One might still manage to catch some fish, but we have to face the fact that many of our streams are simply not what they used to be. There's a reason for the green slime on the bottom of the Sawkill and the mud and silt that has replaced much of the rocky streambed and that game fish are contaminated with mercury. Streams, and ultimately the ocean, are a repository for all the contaminants raining down from the air or leached out from what is dumped on or in the land. They receive the sediment washed in from land disturbed by human development.
Because of what I know, my aesthetic wonder has taken a severe beating.
As an ecologist and maybe just because of the way I am, I find it difficult to put on a happy face and go fishing.
Peter Koch
Woodstock, NY

Dear Editor,
There were a couple of things that Jon Berg and I did that when we remembered he used to get a big laugh out of: one night, many years ago, we stole a piece of Black Walnut in Kingston.
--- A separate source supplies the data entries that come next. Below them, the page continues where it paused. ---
--- src/rtl/sleep_pad_fsm.sv ---
module sleep_pad_fsm
    import sleep_pad_pkg::*;
(
    input  logic clk,
    input  logic rst_n,
    input  logic deep_sleep_i,
    output logic sleep_active_o
);

    pwr_state_e state_q;
    pwr_state_e state_d;

    // State register
    always_ff @(posedge clk or negedge rst_n) begin
        if (!rst_n) begin
            state_q <= PWR_AWAKE;
        end else begin
            state_q <= state_d;
        end
    end

    // Next state: ENTER_SLEEP and WAKE
    always_comb begin
        state_d = state_q;
        unique case (state_q)
            PWR_AWAKE:  if (deep_sleep_i)  state_d = PWR_ASLEEP;
            PWR_ASLEEP: if (!deep_sleep_i) state_d = PWR_AWAKE;
            default:    state_d = PWR_AWAKE;
        endcase
    end

    // Outputs
    always_comb begin
        sleep_active_o = 1'b0;
        unique case (state_q)
            PWR_AWAKE:  sleep_active_o = 1'b0;
            PWR_ASLEEP: sleep_active_o = 1'b1;
            default:    sleep_active_o = 1'b0;
        endcase
    end

    AST_SLEEP_ENTERS_ON_EDGE: assert property (@(posedge clk) disable iff (!rst_n)
        deep_sleep_i |=> sleep_active_o);

    AST_SLEEP_EXITS_ON_EDGE: assert property (@(posedge clk) disable iff (!rst_n)
        !deep_sleep_i |=> !sleep_active_o);

endmodule

--- src/rtl/sleep_pad_cfg_regs.sv ---
module sleep_pad_cfg_regs
    import sleep_pad_pkg::*;
#(
    parameter int unsigned NUM_PADS = 12,
    parameter int unsigned IDX_W    = 4
) (
    input  logic                       clk,
    input  logic                       rst_n,
    input  logic                       cfg_we_i,
    input  logic [IDX_W-1:0]           cfg_idx_i,
    input  logic [CFG_W-1:0]           cfg_wdata_i,
    output pad_cfg_t [NUM_PADS-1:0]    cfg_o
);

    pad_cfg_t [NUM_PADS-1:0] cfg_q;

    always_ff @(posedge clk or negedge rst_n) begin
        if (!rst_n) begin
            for (int p = 0; p < NUM_PADS; p++) begin
                cfg_q[p] <= PAD_CFG_RESET;
            end
        end else if (cfg_we_i) begin
            for (int p = 0; p < NUM_PADS; p++) begin
                if (cfg_idx_i == IDX_W'(p)) begin
                    cfg_q[p] <= pad_cfg_t'(cfg_wdata_i);
                end
            end
        end
    end

    assign cfg_o = cfg_q;

    for (genvar g = 0; g < NUM_PADS; g++) begin : g_wr_chk
        AST_WRITE_LANDS: assert property (@(posedge clk) disable iff (!rst_n)
            (cfg_we_i && cfg_idx_i == IDX_W'(g)) |=>
                (CFG_W'(cfg_q[g]) == $past(cfg_wdata_i)));
    end

    AST_BAD_INDEX_IGNORED: assert property (@(posedge clk) disable iff (!rst_n)
        (cfg_we_i && cfg_idx_i >= IDX_W'(NUM_PADS)) |=> $stable(cfg_q));

endmodule
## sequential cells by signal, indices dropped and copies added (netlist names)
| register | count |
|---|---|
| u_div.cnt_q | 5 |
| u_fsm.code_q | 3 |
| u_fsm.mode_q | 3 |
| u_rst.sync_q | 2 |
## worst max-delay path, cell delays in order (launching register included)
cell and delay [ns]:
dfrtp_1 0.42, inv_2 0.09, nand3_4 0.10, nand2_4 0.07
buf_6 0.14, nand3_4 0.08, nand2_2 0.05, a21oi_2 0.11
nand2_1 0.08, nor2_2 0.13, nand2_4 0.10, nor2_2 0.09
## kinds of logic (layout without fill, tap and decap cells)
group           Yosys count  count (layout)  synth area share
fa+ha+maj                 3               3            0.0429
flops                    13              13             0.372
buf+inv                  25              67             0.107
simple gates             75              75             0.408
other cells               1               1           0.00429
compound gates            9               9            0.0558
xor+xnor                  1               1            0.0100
`config.mk`:
```
export PLATFORM = sky130hd
export DESIGN_NAME = scan_reg_bridge
export DESIGN_NICKNAME = d
export VERILOG_FILES = /design/src/rtl/scan_reg_bridge.sv
export SDC_FILE = /design/constraint.sdc
export NUM_CORES = 1
export LEC_CHECK = 0
export BUFFER_PORTS_ARGS = -buffer_cell sky130_fd_sc_hd__buf_4
export CAP_MARGIN = 20
export CORE_MARGIN = 1
export CORE_UTILIZATION = 60
export DETAILED_ROUTE_END_ITERATION = 6
export PLACE_DENSITY = 0.91
export SYNTH_ARGS = -nofsm -noshare
export SYNTH_HDL_FRONTEND = slang
export SYNTH_SLANG_ARGS = --single-unit
```
`constraint.sdc`:
```
create_clock -name clk -period 3.79 [get_ports clk]
set_input_delay 0.758 -clock clk [delete_from_list [all_inputs] [get_ports clk]]
set_output_delay 0.758 -clock clk [all_outputs]
set_load 0.02 [all_outputs]
```
==> config.mk <==
export PLATFORM = sky130hd
export DESIGN_NAME = i2c_div_search
export DESIGN_NICKNAME = d
export VERILOG_FILES = /design/src/rtl/i2c_div_pkg.sv /design/src/rtl/i2c_div_divider.sv /design/src/rtl/i2c_div_limits.sv /design/src/rtl/i2c_div_best.sv /design/src/rtl/i2c_div_search.sv
export SDC_FILE = /design/constraint.sdc
export NUM_CORES = 1
export LEC_CHECK = 0
export BUFFER_PORTS_ARGS = -buffer_cell sky130_fd_sc_hd__buf_2
export CAP_MARGIN = 20
export CORE_MARGIN = 5
export CORE_UTILIZATION = 55
export DETAILED_ROUTE_END_ITERATION = 10
export PLACE_DENSITY = 0.72
export SLEW_MARGIN = 20
export SYNTH_ARGS = -nofsm -noshare
export SYNTH_HDL_FRONTEND = slang
export SYNTH_HIERARCHICAL = 1
export SYNTH_SLANG_ARGS = --single-unit
==> constraint.sdc <==
create_clock -name clk_i -period 23.8 [get_ports clk_i]
set_input_delay 2.38 -clock clk_i [delete_from_list [all_inputs] [get_ports clk_i]]
set_output_delay 2.38 -clock clk_i [all_outputs]
set_load 0.005 [all_outputs]
==> src/rtl/i2c_div_pkg.sv <==
package i2c_div_pkg;
   typedef enum logic [2:0] {
      ST_IDLE,
      ST_CLASS,
      ST_KHZ,
      ST_MIN,
      ST_CAND,
      ST_PREP,
      ST_CHK,
      ST_FIN
   } srch_state_e;
endpackage

==> src/rtl/i2c_div_divider.sv <==
module i2c_div_divider #(
   parameter int W = 32
) (
   input  logic         clk_i,
   input  logic         rst_ni,
   input  logic         start_i,
   input  logic [W-1:0] num_i,
   input  logic [W-1:0] den_i,
   output logic         busy_o,
   output logic         done_o,
   output logic [W-1:0] quo_o,
   output logic [W-1:0] ceil_o
);
   localparam int CW = $clog2(W + 1);

   if (W < 8) begin : g_bad_w
      $error("divider width too small");
   end

   logic [W:0]   rem_q, shifted, rem_n;
   logic [W-1:0] quo_q, quo_n, den_q;
   logic [CW-1:0] cnt_q;

   always_comb begin
      shifted = {rem_q[W-1:0], quo_q[W-1]};
      if (shifted >= {1'b0, den_q}) begin
         rem_n = shifted - {1'b0, den_q};
         quo_n = {quo_q[W-2:0], 1'b1};
      end else begin
         rem_n = shifted;
         quo_n = {quo_q[W-2:0], 1'b0};
      end
   end

   always_ff @(posedge clk_i or negedge rst_ni) begin
      if (!rst_ni) begin
         rem_q  <= '0;
         quo_q  <= '0;
         den_q  <= '0;
         cnt_q  <= '0;
         busy_o <= 1'b0;
         done_o <= 1'b0;
      end else begin
         done_o <= 1'b0;
         if (start_i && !busy_o) begin
            rem_q  <= '0;
            quo_q  <= num_i;
            den_q  <= den_i;
            cnt_q  <= CW'(W);
            busy_o <= 1'b1;
         end else if (busy_o) begin
            rem_q <= rem_n;
            quo_q <= quo_n;
            cnt_q <= cnt_q - 1'b1;
            if (cnt_q == CW'(1)) begin
               busy_o <= 1'b0;
               done_o <= 1'b1;
            end
         end
      end
   end

   assign quo_o  = quo_q;
   assign ceil_o = quo_q + W'(rem_q != '0);


   rem_bound_chk: assert property (@(posedge clk_i) disable iff (!rst_ni)
      (done_o && den_q != '0) |-> (rem_q < {1'b0, den_q}));
endmodule

==> src/rtl/i2c_div_limits.sv <==
module i2c_div_limits #(
   parameter int W           = 32,
   parameter int LW          = 7,
   parameter int FS_MAX_HZ   = 400000,
   parameter int HS_MAX_HZ   = 3400000,
   parameter int STEP_LIM    = 64,
   parameter int HS_STEP_LIM = 8
) (
   input  logic [W-1:0]  tgt_i,
   output logic          range_err_o,
   output logic [LW-1:0] lim_o
);
   if (FS_MAX_HZ >= HS_MAX_HZ) begin : g_bad_speed
      $error("fast-mode maximum must lie below high-speed maximum");
   end

   assign range_err_o = (tgt_i > W'(HS_MAX_HZ));

   if (STEP_LIM == HS_STEP_LIM) begin : g_one_lim
      assign lim_o = LW'(STEP_LIM);
   end else begin : g_two_lim
      assign lim_o = (tgt_i > W'(FS_MAX_HZ)) ? LW'(HS_STEP_LIM) : LW'(STEP_LIM);
   end
endmodule

==> src/rtl/i2c_div_best.sv <==
module i2c_div_best #(
   parameter int W    = 32,
   parameter int SW1  = 4,
   parameter int LW   = 7,
   parameter int SMAX = 8
) (
   input  logic           clk_i,
   input  logic           rst_ni,
   input  logic           init_i,
   input  logic [LW-1:0]  lim_i,
   input  logic           cand_i,
   input  logic [SW1-1:0] s_i,
   input  logic [W-1:0]   step_i,
   input  logic [W-1:0]   ratio_i,
   output logic [SW1-1:0] best_s_o,
   output logic [LW-1:0]  best_step_o,
   output logic           hit_o
);
   localparam int PW = W + SW1;

   logic [PW-1:0] prod, best_prod_q;
   logic          fits, take;

   assign prod  = PW'(s_i) * PW'(step_i);
   assign fits  = (step_i <= W'(lim_i));
   assign take  = cand_i && fits && (prod < best_prod_q);
   assign hit_o = take && (prod == PW'(ratio_i));

   always_ff @(posedge clk_i or negedge rst_ni) begin
      if (!rst_ni) begin
         best_s_o    <= '0;
         best_step_o <= '0;
         best_prod_q <= '0;
      end else if (init_i) begin
         best_s_o    <= SW1'(SMAX);
         best_step_o <= lim_i;
         best_prod_q <= PW'(SMAX) * PW'(lim_i);
      end else if (take) begin
         best_s_o    <= s_i;
         best_step_o <= step_i[LW-1:0];
         best_prod_q <= prod;
      end
   end


   prod_monotone_chk: assert property (@(posedge clk_i) disable iff (!rst_ni)
      cand_i |=> (best_prod_q <= $past(best_prod_q)));

   step_cap_chk: assert property (@(posedge clk_i) disable iff (!rst_ni)
      cand_i |-> (best_step_o <= lim_i));
endmodule

==> src/rtl/i2c_div_search.sv <==
module i2c_div_search
   import i2c_div_pkg::*;
#(
   parameter int W           = 32,
   parameter int SMAX        = 8,
   parameter int STEP_LIM    = 64,
   parameter int HS_STEP_LIM = 8,
   parameter int FS_MAX_HZ   = 400000,
   parameter int HS_MAX_HZ   = 3400000,
   parameter int SEW         = $clog2(SMAX),
   parameter int TEW         = $clog2(STEP_LIM)
) (
   input  logic           clk_i,
   input  logic           rst_ni,
   input  logic           start_i,
   input  logic [W-1:0]   src_khz_i,
   input  logic [W-1:0]   tgt_hz_i,
   output logic           done_o,
   output logic           err_o,
   output logic [SEW-1:0] sample_enc_o,
   output logic [TEW-1:0] step_enc_o
);
   localparam int SW1 = $clog2(SMAX + 1);
   localparam int LW  = $clog2(STEP_LIM + 1);

   if (HS_STEP_LIM > STEP_LIM || SMAX < 2) begin : g_bad_cfg
      $error("step or sample limits out of range");
   end

   srch_state_e    state_q;
   logic [W-1:0]   src_q, tgt_q, khz_q, ratio_q, ratio_n;
   logic [SW1-1:0] s_q;
   logic           err_q, best_init_q;
   logic           dv_go_q, dv_busy, dv_done;
   logic [W-1:0]   dv_num_q, dv_den_q, dv_quo, dv_ceil, chk_den;
   logic           range_err, cand_hit;
   logic [LW-1:0]  lim;
   logic [SW1-1:0] best_s, best_s_m1;
   logic [LW-1:0]  best_step, best_step_m1;

   i2c_div_divider #(.W(W)) u_div (
      .clk_i   (clk_i),
      .rst_ni  (rst_ni),
      .start_i (dv_go_q),
      .num_i   (dv_num_q),
      .den_i   (dv_den_q),
      .busy_o  (dv_busy),
      .done_o  (dv_done),
      .quo_o   (dv_quo),
      .ceil_o  (dv_ceil)
   );

   i2c_div_limits #(
      .W(W), .LW(LW), .FS_MAX_HZ(FS_MAX_HZ), .HS_MAX_HZ(HS_MAX_HZ),
      .STEP_LIM(STEP_LIM), .HS_STEP_LIM(HS_STEP_LIM)
   ) u_lim (
      .tgt_i       (tgt_q),
      .range_err_o (range_err),
      .lim_o       (lim)
   );

   i2c_div_best #(.W(W), .SW1(SW1), .LW(LW), .SMAX(SMAX)) u_best (
      .clk_i       (clk_i),
      .rst_ni      (rst_ni),
      .init_i      (best_init_q),
      .lim_i       (lim),
      .cand_i      (state_q == ST_CAND && dv_done),
      .s_i         (s_q),
      .step_i      (dv_ceil),
      .ratio_i     (ratio_q),
      .best_s_o    (best_s),
      .best_step_o (best_step),
      .hit_o       (cand_hit)
   );

   assign ratio_n      = (dv_ceil == '0) ? W'(1) : dv_ceil;
   assign chk_den      = (W'(best_s) * W'(best_step)) << 1;
   assign best_s_m1    = best_s - 1'b1;
   assign best_step_m1 = best_step - 1'b1;

   always_ff @(posedge clk_i or negedge rst_ni) begin
      if (!rst_ni) begin
         state_q      <= ST_IDLE;
         src_q        <= '0;
         tgt_q        <= '0;
         khz_q        <= '0;
         ratio_q      <= '0;
         s_q          <= '0;
         err_q        <= 1'b0;
         best_init_q  <= 1'b0;
         dv_go_q      <= 1'b0;
         dv_num_q     <= '0;
         dv_den_q     <= '0;
         done_o       <= 1'b0;
         err_o        <= 1'b0;
         sample_enc_o <= '0;
         step_enc_o   <= '0;
      end else begin
         dv_go_q     <= 1'b0;
         best_init_q <= 1'b0;
         done_o      <= 1'b0;
         unique case (state_q)
            ST_IDLE: if (start_i) begin
               src_q   <= src_khz_i;
               tgt_q   <= tgt_hz_i;
               err_q   <= 1'b0;
               state_q <= ST_CLASS;
            end
            ST_CLASS: if (range_err) begin
               err_q   <= 1'b1;
               state_q <= ST_FIN;
            end else begin
               dv_go_q  <= 1'b1;
               dv_num_q <= tgt_q;
               dv_den_q <= W'(1000);
               state_q  <= ST_KHZ;
            end
            ST_KHZ: if (dv_done) begin
               if (dv_quo == '0) begin
                  err_q   <= 1'b1;
                  state_q <= ST_FIN;
               end else begin
                  khz_q    <= dv_quo;
                  dv_go_q  <= 1'b1;
                  dv_num_q <= src_q >> 1;
                  dv_den_q <= dv_quo;
                  state_q  <= ST_MIN;
               end
            end
            ST_MIN: if (dv_done) begin
               ratio_q     <= ratio_n;
               s_q         <= SW1'(1);
               best_init_q <= 1'b1;
               dv_go_q     <= 1'b1;
               dv_num_q    <= ratio_n;
               dv_den_q    <= W'(1);
               state_q     <= ST_CAND;
            end
            ST_CAND: if (dv_done) begin
               if (cand_hit || s_q == SW1'(SMAX)) begin
                  state_q <= ST_PREP;
               end else begin
                  s_q      <= s_q + 1'b1;
                  dv_go_q  <= 1'b1;
                  dv_num_q <= ratio_q;
                  dv_den_q <= W'(s_q) + W'(1);
               end
            end
            ST_PREP: begin
               dv_go_q  <= 1'b1;
               dv_num_q <= src_q;
               dv_den_q <= chk_den;
               state_q  <= ST_CHK;
            end
            ST_CHK: if (dv_done) begin
               if (dv_quo > khz_q) err_q <= 1'b1;
               state_q <= ST_FIN;
            end
            ST_FIN: begin
               done_o       <= 1'b1;
               err_o        <= err_q;
               sample_enc_o <= err_q ? '0 : best_s_m1[SEW-1:0];
               step_enc_o   <= err_q ? '0 : best_step_m1[TEW-1:0];
               state_q      <= ST_IDLE;
            end
            default: state_q <= ST_IDLE;
         endcase
      end
   end


   done_pulse_chk: assert property (@(posedge clk_i) disable iff (!rst_ni)
      done_o |=> !done_o);

   enc_hold_chk: assert property (@(posedge clk_i) disable iff (!rst_ni)
      (!$stable(sample_enc_o) || !$stable(step_enc_o)) |-> done_o);

   err_zero_chk: assert property (@(posedge clk_i) disable iff (!rst_ni)
      (done_o && err_o) |-> (sample_enc_o == '0 && step_enc_o == '0));

   div_idle_chk: assert property (@(posedge clk_i) disable iff (!rst_ni)
      (state_q == ST_IDLE) |-> !dv_busy);
endmodule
We pulled up to a railroad siding where they stockpiled logs. We found a piece small enough to fit into my station wagon and took off. I later carved it into a torso.
Again, another night many years ago, we parked by the wall along the lower basin of the Ashokan Reservoir. We took our clothes off, dove in and swam around.
It was cold and it still refreshes me.
Robert Jacobson
Mt. Tremper, NY

Dear Editor,
Just wanted to let you know that I have decided to leave the Emerson/Crossroads family and take a new position with Laura Davidson Public Relations in New York City (www.ldpr.com). I start next week. My last day here will be tomorrow, Friday (April 4).
It has been a great, and always-interesting, three years. I greatly appreciate the opportunity Dean Gitter and the Emerson/Crossroads partners have afforded me. Truly, had it not been for the work I’ve done and the incredible amount that I have learned, I would not have been able to even approach this agency for a position. Seems fitting that after three years of saying that the Belleayre Resort will be a place where people’s careers can flourish, I become a prime example. I end my time here as I began it, firmly believing that the Belleayre Resort is exactly what this area needs in order to see the type of economic stability and growth it so desperately needs. I will continue to stay involved and do whatever I can to make that become a reality.
No replacement has been named so, for now, if you need anything, please contact the following:
Emerson Resort & Spa
Ron VanWarmer
General Manager
(845) 688-2828
rvanwarmer@emersonresort.com

Crossroads Ventures
Gary Gailes
(845) 688-7740
selaig@aol.com
Thank you.
Paul Rakov
New York, NY

Dear Editor,
Thank You to the Olive Fire Department!
We would like to express our gratitude to the volunteer Fire Department in the Town Of Olive and elsewhere. On Friday night, the basement floor of our house started to fill with smoke and set off the smoke detectors. Not knowing exactly where the smoke was coming from, we quickly called 911. Within minutes the Fire Department arrived and reassured my husband, myself and our small son that they were here to help. The men were wonderful, they took the time to talk to our very scared son and tell him everything was going to be fine. It takes incredibly special people to get out of bed, race to a neighbor’s house and then dare to enter a home filling with smoke. Thankfully it was only a furnace malfunction and we were back in our house within the hour and safe, but this situation could have been much worse. We have a great Fire department in this town; please remember to support them in any way possible. Thank you once again!